Recently, I came about some e-books that are html only (sucks yeah), but they are good books and I want to really have them locally. So I need to download ‘em.
I know. There are GUI tools for it. But what if you are stuck in a terminal only server? I am behind a very strict proxy, but I have a server that I can FTP into and the server is not behind the proxy. But the server is terminal only, hence the wget option.
wget can download the whole internet if you so wish. and it’s simple
wget -r url
Now before you go there are a few caveats.

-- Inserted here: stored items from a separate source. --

## src/rtl/branch_resolver_pkg.sv

```systemverilog
// -----------------------------------------------------------------------------
// branch_resolver_pkg
// Shared definitions for the branch resolver: jump opcodes, FSM state type,
// BHT counter reset value and opcode decode helpers.
// -----------------------------------------------------------------------------
package branch_resolver_pkg;

  localparam logic [2:0] OP_JMP = 3'b100;
  localparam logic [2:0] OP_JZE = 3'b101;
  localparam logic [2:0] OP_JNE = 3'b110;
  localparam logic [2:0] OP_JCY = 3'b111;

  // Weakly not taken
  localparam logic [1:0] CTR_RST = 2'b01;

  typedef enum logic {
    ST_IDLE = 1'b0,
    ST_PEND = 1'b1
  } state_e;

  // Only the three conditional jumps train or consult the BHT
  function automatic logic is_cond(input logic [2:0] op);
    return (op == OP_JZE) || (op == OP_JNE) || (op == OP_JCY);
  endfunction

  // Actual branch outcome; anything that is not a conditional jump resolves
  // as not taken
  function automatic logic branch_taken(input logic [2:0] op,
                                        input logic       zero,
                                        input logic       carry);
    logic taken;
    taken = 1'b0;
    case (op)
      OP_JZE:  taken = zero;
      OP_JNE:  taken = !zero;
      OP_JCY:  taken = carry;
      default: taken = 1'b0;
    endcase
    return taken;
  endfunction

endpackage

```

## src/rtl/branch_resolver_bht.sv

```systemverilog
// -----------------------------------------------------------------------------
// branch_bht
// Branch history table of 2-bit saturating counters.
//   i_clk, i_rst_n : clock, asynchronous active-low reset (counters -> CTR_RST)
//   i_rd_idx       : lookup index
//   o_rd_taken     : prediction (counter MSB), forwarded from a same-cycle write
//   i_wr_en        : update strobe
//   i_wr_idx       : index to update
//   i_wr_taken     : actual outcome (1: count up, 0: count down)
// -----------------------------------------------------------------------------
module branch_bht
  import branch_resolver_pkg::*;
#(
  parameter int IDX_W = 4
) (
  input  logic             i_clk,
  input  logic             i_rst_n,
  input  logic [IDX_W-1:0] i_rd_idx,
  output logic             o_rd_taken,
  input  logic             i_wr_en,
  input  logic [IDX_W-1:0] i_wr_idx,
  input  logic             i_wr_taken
);

  localparam int ENTRIES = 1 << IDX_W;

  logic [1:0] r_ctr [0:ENTRIES-1];
  logic [1:0] w_cur;
  logic [1:0] w_upd;

  assign w_cur = r_ctr[i_wr_idx];

  always_comb begin
    w_upd = w_cur;
    if (i_wr_taken) begin
      if (w_cur != 2'b11) w_upd = w_cur + 2'd1;
    end else begin
      if (w_cur != 2'b00) w_upd = w_cur - 2'd1;
    end
  end

  // Write-through: a lookup hitting the entry being updated sees the new value
  assign o_rd_taken = (i_wr_en && (i_wr_idx == i_rd_idx)) ? w_upd[1]
                                                          : r_ctr[i_rd_idx][1];

  always_ff @(posedge i_clk or negedge i_rst_n) begin
    if (!i_rst_n) begin
      for (int k = 0; k < ENTRIES; k++) r_ctr[k] <= CTR_RST;
    end else if (i_wr_en) begin
      r_ctr[i_wr_idx] <= w_upd;
    end
  end

endmodule

```

## src/rtl/branch_resolver.sv

```systemverilog
// -----------------------------------------------------------------------------
// branch_resolver
// Predicts conditional jumps (JZE/JNE/JCY), holds one pending branch until the
// ALU flags arrive, then resolves it and raises a one-cycle flush with the
// corrected fetch address on a misprediction.
//   clk, rst_n    : clock, asynchronous active-low reset
//   enable        : conditional jump present on I, prediction requested
//   I             : instruction ([21:19] opcode, [10:0] target)
//   PC            : address of the instruction on I
//   flags_valid   : zero/carry valid for the pending branch
//   zero, carry   : ALU flags
//   predict_taken : registered prediction of the accepted branch
//   pred_next     : predicted fetch address (target or PC+1)
//   busy          : a branch awaits resolution
//   flush         : one-cycle misprediction pulse
//   next          : corrected fetch address, valid while flush = 1
// Configuration: define BRANCH_RESOLVER_BHT_EN to enable the 2-bit counter BHT;
// otherwise every branch is predicted not taken.
// -----------------------------------------------------------------------------
module branch_resolver
  import branch_resolver_pkg::*;
#(
  parameter int BHT_IDX_W = 4
) (
  input  logic        clk,
  input  logic        rst_n,
  input  logic        enable,
  input  logic [21:0] I,
  input  logic [10:0] PC,
  input  logic        flags_valid,
  input  logic        zero,
  input  logic        carry,
  output logic        predict_taken,
  output logic [10:0] pred_next,
  output logic        busy,
  output logic        flush,
  output logic [10:0] next
);

  state_e      r_state;
  logic [2:0]  r_op;
  logic [10:0] r_tgt;
  logic [10:0] r_pc;
  logic        r_pt;
  logic [10:0] r_pred_next;
  logic        r_flush;
  logic [10:0] r_next;

  logic        w_resolve;
  logic        w_actual;
  logic        w_mispredict;
  logic        w_accept;
  logic        w_pred;
  logic [10:0] w_pc_inc;
  logic [10:0] w_lat_pc_inc;
  logic        w_unused_ibits;

  assign w_unused_ibits = ^I[18:11];

  assign w_resolve    = (r_state == ST_PEND) && flags_valid;
  assign w_actual     = branch_taken(r_op, zero, carry);
  assign w_mispredict = w_resolve && (w_actual != r_pt);
  // A new branch is taken in when idle, or back-to-back behind a correctly
  // predicted one; a mispredict cycle drops it as wrong-path.
  assign w_accept     = enable &&
                        ((r_state == ST_IDLE) || (w_resolve && !w_mispredict));
  // 11-bit adders wrap modulo 2048 naturally
  assign w_pc_inc     = PC + 11'd1;
  assign w_lat_pc_inc = r_pc + 11'd1;

`ifdef BRANCH_RESOLVER_BHT_EN
  logic w_bht_taken;

  branch_bht #(
    .IDX_W(BHT_IDX_W)
  ) u_bht (
    .i_clk      (clk),
    .i_rst_n    (rst_n),
    .i_rd_idx   (PC[BHT_IDX_W-1:0]),
    .o_rd_taken (w_bht_taken),
    .i_wr_en    (w_resolve && is_cond(r_op)),
    .i_wr_idx   (r_pc[BHT_IDX_W-1:0]),
    .i_wr_taken (w_actual)
  );

  assign w_pred = is_cond(I[21:19]) && w_bht_taken;
`else
  assign w_pred = 1'b0;
`endif

  always_ff @(posedge clk or negedge rst_n) begin
    if (!rst_n) begin
      r_state     <= ST_IDLE;
      r_op        <= 3'b000;
      r_tgt       <= 11'h000;
      r_pc        <= 11'h000;
      r_pt        <= 1'b0;
      r_pred_next <= 11'h000;
      r_flush     <= 1'b0;
      r_next      <= 11'h000;
    end else begin
      r_flush <= 1'b0;
      case (r_state)
        ST_IDLE: begin
          if (enable) r_state <= ST_PEND;
        end
        ST_PEND: begin
          if (flags_valid) begin
            if (w_mispredict) begin
              r_flush <= 1'b1;
              r_next  <= w_actual ? r_tgt : w_lat_pc_inc;
              r_state <= ST_IDLE;
            end else if (!enable) begin
              r_state <= ST_IDLE;
            end
          end
        end
        default: r_state <= ST_IDLE;
      endcase
      if (w_accept) begin
        r_op        <= I[21:19];
        r_tgt       <= I[10:0];
        r_pc        <= PC;
        r_pt        <= w_pred;
        r_pred_next <= w_pred ? I[10:0] : w_pc_inc;
      end
    end
  end

  assign predict_taken = r_pt;
  assign pred_next     = r_pred_next;
  assign busy          = (r_state == ST_PEND);
  assign flush         = r_flush;
  assign next          = r_next;

endmodule

```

The sites will be downloaded, but will not be really suitable for offline viewing. To enable relative links do
wget -rk url
The above will convert the files to be suitable for offline viewing as necessary. You might want wget to keep the original files.
wget -rkK url
Also another caveat. This option will only download the html file. To tell wget to download all files necessary to display the page properly (images, sounds, linked css etc) use
wget -rkp url
Again, don’t go yet. The default level of links to follow is 5. This might be too much (or too small in case your plan is to download the whole internets). you can specify the link level thus
wget -rkpl 5 url
Finally, you might want wget to do all the hard work of downloading the internet and delete the files immediately after.
wget -r –delete-after url
is also a good place to start learning more about the things that wget can do.
That’s it. Happy interwebs downloading.